**THE TASK**. Please print only the top portion of the entries below, ending with the line that contains "FSM is free.", exactly as written.

(Stored entries)
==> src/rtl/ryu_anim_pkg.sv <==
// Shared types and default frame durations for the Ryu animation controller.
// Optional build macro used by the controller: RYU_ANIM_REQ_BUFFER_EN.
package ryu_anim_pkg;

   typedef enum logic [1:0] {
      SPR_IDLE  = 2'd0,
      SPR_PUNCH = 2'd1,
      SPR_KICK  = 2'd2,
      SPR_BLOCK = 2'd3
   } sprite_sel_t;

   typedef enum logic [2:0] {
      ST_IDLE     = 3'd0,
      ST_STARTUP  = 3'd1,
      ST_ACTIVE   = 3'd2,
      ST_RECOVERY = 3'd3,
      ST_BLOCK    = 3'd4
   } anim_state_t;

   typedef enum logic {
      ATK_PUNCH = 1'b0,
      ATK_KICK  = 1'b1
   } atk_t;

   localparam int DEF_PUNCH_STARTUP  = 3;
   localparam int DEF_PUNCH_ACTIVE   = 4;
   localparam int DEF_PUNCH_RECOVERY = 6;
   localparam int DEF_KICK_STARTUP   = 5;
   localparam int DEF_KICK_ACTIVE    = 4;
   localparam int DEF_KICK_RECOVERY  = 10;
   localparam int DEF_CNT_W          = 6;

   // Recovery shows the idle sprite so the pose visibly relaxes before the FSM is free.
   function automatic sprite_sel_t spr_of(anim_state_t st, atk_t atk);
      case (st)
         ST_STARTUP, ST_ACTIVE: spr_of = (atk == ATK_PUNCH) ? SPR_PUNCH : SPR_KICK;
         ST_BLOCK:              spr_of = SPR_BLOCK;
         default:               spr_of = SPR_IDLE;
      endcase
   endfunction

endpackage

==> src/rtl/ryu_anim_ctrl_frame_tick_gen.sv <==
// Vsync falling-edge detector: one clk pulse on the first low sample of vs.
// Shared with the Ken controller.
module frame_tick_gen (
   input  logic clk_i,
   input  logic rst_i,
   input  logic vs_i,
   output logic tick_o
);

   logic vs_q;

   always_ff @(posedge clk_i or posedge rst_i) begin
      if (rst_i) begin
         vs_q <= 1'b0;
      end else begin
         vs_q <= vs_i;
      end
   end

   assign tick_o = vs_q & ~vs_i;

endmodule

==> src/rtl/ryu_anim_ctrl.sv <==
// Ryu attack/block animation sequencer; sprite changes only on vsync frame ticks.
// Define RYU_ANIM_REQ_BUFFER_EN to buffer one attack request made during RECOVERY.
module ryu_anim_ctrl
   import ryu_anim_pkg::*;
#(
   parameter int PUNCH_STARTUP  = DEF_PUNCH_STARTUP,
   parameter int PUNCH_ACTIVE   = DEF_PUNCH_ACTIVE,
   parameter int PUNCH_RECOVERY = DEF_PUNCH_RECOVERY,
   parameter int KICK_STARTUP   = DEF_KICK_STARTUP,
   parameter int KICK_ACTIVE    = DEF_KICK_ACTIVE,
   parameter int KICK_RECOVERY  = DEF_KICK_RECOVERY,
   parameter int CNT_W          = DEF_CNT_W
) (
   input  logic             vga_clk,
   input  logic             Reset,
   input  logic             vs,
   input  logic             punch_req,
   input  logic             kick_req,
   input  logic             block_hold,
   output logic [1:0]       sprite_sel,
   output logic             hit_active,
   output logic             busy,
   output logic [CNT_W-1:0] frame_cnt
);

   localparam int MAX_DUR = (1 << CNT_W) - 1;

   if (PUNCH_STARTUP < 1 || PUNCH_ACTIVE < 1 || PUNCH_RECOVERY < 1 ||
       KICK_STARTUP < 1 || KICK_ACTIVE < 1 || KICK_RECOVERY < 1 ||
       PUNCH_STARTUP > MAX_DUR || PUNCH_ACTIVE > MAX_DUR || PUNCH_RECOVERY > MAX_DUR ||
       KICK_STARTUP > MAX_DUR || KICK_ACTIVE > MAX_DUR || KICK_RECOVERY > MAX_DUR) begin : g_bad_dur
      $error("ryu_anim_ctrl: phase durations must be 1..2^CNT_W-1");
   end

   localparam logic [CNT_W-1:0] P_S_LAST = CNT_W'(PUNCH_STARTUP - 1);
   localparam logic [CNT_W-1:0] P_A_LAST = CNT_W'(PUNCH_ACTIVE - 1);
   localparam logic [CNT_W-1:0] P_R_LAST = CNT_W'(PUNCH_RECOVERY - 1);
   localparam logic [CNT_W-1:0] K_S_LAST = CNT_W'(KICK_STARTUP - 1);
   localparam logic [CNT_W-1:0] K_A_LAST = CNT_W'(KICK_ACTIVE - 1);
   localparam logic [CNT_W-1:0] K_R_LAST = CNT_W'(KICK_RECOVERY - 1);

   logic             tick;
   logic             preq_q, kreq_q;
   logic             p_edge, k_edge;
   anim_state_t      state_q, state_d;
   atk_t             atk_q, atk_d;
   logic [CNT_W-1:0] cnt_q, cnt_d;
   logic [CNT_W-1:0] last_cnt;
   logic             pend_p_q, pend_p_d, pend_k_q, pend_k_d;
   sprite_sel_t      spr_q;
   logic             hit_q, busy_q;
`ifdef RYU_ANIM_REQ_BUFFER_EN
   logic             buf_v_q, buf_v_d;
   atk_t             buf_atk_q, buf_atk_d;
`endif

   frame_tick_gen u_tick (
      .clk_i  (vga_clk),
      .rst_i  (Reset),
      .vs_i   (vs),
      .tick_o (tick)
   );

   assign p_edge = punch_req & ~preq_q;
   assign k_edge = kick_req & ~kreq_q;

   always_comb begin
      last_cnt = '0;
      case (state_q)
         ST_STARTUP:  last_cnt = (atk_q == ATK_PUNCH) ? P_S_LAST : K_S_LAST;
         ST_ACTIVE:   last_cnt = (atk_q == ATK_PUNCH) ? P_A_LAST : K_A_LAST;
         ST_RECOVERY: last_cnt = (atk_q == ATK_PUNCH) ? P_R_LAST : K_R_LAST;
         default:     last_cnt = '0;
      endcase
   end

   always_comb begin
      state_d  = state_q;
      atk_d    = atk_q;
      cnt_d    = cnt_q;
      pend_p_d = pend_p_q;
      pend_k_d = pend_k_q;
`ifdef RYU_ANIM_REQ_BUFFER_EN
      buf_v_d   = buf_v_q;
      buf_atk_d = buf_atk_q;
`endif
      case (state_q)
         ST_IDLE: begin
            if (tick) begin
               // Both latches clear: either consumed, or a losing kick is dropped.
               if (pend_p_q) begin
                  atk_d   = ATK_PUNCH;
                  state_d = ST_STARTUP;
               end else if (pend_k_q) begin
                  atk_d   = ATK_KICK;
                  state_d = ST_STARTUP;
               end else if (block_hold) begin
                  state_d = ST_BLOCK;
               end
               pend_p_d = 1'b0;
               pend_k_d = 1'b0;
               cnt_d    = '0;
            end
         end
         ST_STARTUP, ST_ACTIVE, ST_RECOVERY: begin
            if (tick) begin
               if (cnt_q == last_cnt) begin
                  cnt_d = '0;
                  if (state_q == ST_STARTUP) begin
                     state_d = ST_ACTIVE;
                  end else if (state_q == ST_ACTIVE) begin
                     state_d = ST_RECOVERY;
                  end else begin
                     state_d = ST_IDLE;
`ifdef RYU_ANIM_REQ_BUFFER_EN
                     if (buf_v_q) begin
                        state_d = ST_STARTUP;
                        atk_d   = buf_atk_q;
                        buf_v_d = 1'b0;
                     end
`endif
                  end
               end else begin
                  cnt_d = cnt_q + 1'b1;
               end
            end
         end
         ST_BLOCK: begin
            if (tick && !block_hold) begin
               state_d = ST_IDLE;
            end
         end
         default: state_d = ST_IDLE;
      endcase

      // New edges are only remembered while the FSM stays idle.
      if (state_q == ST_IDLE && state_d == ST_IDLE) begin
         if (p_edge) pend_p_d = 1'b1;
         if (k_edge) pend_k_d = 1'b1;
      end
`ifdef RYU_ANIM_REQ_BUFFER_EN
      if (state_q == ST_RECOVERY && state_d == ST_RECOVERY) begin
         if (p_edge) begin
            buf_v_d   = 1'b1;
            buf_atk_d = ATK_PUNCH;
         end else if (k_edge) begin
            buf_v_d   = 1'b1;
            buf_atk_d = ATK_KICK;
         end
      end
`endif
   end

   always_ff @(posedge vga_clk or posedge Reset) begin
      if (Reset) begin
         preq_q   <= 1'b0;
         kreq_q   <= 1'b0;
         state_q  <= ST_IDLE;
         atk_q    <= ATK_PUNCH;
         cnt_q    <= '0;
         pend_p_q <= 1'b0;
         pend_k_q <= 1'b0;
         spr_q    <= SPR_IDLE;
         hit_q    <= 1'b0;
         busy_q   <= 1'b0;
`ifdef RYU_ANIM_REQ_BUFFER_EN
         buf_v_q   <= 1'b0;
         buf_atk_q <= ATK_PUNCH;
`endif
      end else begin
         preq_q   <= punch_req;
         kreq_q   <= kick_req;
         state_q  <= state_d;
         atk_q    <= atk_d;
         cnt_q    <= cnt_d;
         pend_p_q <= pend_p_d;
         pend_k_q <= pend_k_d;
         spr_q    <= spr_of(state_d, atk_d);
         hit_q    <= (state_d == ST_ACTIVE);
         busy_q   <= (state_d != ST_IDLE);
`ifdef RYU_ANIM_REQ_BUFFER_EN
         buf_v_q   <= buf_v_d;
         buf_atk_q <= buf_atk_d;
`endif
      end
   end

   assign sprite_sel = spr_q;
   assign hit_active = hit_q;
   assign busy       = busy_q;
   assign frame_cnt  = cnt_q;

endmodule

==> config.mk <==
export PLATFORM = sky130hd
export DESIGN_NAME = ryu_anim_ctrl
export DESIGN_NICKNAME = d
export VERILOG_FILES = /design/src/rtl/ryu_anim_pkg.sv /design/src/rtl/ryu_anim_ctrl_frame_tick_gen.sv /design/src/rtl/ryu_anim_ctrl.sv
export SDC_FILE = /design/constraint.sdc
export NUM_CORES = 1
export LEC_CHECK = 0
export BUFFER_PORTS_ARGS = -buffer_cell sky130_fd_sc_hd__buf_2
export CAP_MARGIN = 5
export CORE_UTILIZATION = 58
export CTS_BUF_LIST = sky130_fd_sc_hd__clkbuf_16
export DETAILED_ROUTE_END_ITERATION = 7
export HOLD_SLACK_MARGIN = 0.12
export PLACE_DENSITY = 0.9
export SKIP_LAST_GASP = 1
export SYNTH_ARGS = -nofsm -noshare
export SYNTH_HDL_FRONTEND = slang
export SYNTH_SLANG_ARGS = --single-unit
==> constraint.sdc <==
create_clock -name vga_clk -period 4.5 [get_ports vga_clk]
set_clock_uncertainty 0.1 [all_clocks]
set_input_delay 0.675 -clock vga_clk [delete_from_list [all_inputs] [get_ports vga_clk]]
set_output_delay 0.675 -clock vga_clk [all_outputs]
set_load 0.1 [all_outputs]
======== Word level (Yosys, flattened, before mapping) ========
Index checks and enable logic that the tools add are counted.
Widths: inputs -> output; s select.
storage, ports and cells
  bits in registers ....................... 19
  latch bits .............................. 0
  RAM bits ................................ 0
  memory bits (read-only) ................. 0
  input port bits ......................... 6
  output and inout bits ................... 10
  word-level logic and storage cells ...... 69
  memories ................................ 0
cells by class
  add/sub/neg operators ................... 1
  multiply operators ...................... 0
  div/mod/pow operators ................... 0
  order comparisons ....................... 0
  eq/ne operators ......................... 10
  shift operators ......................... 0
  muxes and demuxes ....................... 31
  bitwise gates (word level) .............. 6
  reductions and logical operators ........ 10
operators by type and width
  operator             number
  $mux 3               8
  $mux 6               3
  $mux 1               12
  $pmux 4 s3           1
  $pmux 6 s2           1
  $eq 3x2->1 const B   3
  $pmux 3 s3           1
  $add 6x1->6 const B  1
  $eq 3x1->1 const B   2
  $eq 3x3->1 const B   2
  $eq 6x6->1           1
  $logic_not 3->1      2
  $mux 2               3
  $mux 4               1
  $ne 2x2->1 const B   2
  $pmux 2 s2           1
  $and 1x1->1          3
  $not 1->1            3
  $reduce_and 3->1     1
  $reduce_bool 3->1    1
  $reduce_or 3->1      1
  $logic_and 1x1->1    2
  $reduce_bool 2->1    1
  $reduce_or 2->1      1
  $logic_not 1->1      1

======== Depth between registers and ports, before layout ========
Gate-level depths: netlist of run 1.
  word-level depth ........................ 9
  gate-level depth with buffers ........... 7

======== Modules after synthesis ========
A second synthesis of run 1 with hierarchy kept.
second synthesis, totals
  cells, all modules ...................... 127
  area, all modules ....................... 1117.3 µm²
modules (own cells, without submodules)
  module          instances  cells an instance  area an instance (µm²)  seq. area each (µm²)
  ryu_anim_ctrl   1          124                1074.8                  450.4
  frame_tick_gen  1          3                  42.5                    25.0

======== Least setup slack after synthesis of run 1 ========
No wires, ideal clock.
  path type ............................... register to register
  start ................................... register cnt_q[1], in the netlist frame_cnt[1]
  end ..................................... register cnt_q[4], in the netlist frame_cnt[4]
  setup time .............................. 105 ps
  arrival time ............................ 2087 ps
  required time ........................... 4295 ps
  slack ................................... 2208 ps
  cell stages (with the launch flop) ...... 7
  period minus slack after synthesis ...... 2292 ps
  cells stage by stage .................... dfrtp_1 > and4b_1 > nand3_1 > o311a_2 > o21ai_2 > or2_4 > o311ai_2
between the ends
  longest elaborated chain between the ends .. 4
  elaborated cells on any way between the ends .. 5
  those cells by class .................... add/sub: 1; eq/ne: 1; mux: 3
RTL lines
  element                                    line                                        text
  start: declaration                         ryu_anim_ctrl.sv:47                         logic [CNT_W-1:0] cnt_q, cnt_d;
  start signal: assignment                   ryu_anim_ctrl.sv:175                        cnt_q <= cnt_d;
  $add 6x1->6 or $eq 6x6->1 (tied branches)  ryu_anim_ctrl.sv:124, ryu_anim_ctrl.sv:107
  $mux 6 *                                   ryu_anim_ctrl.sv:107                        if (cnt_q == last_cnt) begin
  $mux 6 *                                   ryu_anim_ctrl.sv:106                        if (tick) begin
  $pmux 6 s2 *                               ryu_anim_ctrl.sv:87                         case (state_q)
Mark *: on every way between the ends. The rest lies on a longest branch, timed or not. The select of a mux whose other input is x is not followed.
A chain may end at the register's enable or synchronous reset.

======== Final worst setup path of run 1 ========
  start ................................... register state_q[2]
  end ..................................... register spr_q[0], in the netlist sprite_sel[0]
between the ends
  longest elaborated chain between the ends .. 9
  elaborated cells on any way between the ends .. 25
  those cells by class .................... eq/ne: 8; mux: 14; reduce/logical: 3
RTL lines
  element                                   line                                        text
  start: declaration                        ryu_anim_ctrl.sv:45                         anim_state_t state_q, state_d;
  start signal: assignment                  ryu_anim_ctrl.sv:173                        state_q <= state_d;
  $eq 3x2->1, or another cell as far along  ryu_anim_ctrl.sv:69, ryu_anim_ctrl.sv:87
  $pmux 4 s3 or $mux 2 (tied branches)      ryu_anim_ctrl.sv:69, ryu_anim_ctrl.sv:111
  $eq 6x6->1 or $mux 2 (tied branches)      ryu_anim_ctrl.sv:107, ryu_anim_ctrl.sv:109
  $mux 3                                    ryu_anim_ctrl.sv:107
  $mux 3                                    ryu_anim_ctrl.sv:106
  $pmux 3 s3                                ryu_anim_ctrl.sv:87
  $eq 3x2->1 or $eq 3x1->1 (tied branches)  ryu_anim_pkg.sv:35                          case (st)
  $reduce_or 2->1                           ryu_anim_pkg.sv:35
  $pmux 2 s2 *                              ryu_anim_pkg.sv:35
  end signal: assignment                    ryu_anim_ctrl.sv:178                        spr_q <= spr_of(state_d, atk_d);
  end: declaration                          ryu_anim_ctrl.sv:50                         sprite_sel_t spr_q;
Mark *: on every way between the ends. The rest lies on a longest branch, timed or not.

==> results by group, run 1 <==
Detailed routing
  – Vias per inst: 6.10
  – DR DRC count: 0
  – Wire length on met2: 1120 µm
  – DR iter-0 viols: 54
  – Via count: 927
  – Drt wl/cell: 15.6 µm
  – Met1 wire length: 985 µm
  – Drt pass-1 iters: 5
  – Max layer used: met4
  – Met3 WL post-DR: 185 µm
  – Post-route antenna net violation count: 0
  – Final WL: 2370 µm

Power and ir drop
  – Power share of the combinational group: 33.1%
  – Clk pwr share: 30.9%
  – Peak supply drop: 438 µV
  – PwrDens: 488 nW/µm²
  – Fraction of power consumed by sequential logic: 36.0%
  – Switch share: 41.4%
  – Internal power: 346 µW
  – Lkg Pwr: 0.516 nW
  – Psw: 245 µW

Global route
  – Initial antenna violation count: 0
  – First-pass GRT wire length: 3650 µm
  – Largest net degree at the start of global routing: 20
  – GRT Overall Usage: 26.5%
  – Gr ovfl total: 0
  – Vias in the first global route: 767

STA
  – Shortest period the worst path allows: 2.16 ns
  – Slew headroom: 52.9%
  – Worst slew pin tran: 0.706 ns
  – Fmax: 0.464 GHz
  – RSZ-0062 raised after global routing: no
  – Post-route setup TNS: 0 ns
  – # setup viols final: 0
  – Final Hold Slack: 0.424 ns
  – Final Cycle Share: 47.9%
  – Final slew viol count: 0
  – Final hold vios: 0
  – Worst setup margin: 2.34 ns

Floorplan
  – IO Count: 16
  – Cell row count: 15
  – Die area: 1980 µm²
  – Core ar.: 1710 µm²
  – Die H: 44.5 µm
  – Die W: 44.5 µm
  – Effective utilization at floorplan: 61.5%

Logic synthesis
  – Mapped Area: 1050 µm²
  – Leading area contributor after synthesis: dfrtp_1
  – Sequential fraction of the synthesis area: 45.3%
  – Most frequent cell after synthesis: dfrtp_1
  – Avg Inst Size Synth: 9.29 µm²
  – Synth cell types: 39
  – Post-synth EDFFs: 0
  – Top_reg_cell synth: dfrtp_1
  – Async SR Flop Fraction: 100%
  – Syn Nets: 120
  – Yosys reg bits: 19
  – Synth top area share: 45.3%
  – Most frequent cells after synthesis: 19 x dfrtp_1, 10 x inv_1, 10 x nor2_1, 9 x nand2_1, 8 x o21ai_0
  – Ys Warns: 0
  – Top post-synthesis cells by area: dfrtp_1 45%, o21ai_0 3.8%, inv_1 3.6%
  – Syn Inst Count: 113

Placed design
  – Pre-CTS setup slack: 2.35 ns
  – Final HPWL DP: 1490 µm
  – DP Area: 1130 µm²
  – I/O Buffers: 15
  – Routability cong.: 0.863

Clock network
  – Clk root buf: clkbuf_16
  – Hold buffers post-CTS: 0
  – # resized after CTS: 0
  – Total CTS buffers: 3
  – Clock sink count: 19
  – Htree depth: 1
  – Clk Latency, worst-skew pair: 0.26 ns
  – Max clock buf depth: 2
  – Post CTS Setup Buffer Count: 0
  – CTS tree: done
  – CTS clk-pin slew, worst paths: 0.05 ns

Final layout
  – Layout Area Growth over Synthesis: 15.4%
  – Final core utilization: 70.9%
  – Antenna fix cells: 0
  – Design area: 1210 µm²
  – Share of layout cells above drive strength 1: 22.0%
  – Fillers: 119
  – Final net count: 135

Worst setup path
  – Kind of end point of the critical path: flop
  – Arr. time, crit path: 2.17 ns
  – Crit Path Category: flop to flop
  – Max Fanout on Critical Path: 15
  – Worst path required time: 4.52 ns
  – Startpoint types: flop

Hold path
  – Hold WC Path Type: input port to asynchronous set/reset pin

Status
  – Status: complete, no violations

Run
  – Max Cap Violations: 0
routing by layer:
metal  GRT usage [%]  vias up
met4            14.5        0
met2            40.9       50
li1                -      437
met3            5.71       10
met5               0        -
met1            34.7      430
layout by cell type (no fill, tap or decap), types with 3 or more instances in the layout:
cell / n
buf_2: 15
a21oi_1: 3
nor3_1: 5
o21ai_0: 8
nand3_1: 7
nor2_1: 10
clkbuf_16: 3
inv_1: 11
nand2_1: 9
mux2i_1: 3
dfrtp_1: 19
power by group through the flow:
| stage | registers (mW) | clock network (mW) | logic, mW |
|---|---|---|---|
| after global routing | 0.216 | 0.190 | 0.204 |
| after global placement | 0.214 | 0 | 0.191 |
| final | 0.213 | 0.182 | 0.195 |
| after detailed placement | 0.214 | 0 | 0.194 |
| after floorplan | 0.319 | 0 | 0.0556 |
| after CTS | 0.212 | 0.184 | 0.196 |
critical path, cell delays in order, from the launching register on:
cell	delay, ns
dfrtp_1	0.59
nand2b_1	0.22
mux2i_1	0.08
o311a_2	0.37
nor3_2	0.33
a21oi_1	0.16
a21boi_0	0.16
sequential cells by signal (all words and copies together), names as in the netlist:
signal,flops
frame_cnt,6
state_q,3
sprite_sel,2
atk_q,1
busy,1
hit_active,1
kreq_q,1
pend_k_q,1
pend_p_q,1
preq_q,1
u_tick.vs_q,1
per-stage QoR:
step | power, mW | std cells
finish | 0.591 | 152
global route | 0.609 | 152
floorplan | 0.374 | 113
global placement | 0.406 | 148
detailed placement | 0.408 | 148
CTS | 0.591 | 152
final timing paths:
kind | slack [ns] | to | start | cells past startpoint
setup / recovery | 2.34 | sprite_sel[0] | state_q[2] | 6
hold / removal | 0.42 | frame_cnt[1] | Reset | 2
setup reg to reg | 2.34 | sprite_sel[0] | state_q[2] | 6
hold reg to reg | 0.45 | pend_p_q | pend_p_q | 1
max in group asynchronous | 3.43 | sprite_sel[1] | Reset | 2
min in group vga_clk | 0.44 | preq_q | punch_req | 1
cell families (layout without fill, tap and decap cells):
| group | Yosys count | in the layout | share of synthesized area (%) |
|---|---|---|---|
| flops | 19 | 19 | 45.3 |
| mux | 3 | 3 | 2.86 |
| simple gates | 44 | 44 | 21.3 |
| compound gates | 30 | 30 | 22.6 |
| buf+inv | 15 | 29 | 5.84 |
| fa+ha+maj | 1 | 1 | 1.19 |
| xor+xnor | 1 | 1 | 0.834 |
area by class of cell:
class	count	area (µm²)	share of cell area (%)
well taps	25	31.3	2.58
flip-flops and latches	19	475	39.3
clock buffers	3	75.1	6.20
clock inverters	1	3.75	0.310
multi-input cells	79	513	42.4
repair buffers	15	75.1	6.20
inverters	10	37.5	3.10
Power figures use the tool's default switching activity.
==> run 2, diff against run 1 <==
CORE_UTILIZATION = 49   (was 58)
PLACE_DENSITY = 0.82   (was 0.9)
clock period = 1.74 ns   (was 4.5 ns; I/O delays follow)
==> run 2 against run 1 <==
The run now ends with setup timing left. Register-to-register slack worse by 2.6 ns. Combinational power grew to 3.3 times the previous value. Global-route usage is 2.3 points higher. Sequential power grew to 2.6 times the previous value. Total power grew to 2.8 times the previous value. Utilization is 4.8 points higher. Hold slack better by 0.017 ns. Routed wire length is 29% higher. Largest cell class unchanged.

**REPLY**.
==> src/rtl/ryu_anim_pkg.sv <==
// Shared types and default frame durations for the Ryu animation controller.
// Optional build macro used by the controller: RYU_ANIM_REQ_BUFFER_EN.
package ryu_anim_pkg;

   typedef enum logic [1:0] {
      SPR_IDLE  = 2'd0,
      SPR_PUNCH = 2'd1,
      SPR_KICK  = 2'd2,
      SPR_BLOCK = 2'd3
   } sprite_sel_t;

   typedef enum logic [2:0] {
      ST_IDLE     = 3'd0,
      ST_STARTUP  = 3'd1,
      ST_ACTIVE   = 3'd2,
      ST_RECOVERY = 3'd3,
      ST_BLOCK    = 3'd4
   } anim_state_t;

   typedef enum logic {
      ATK_PUNCH = 1'b0,
      ATK_KICK  = 1'b1
   } atk_t;

   localparam int DEF_PUNCH_STARTUP  = 3;
   localparam int DEF_PUNCH_ACTIVE   = 4;
   localparam int DEF_PUNCH_RECOVERY = 6;
   localparam int DEF_KICK_STARTUP   = 5;
   localparam int DEF_KICK_ACTIVE    = 4;
   localparam int DEF_KICK_RECOVERY  = 10;
   localparam int DEF_CNT_W          = 6;

   // Recovery shows the idle sprite so the pose visibly relaxes before the FSM is free.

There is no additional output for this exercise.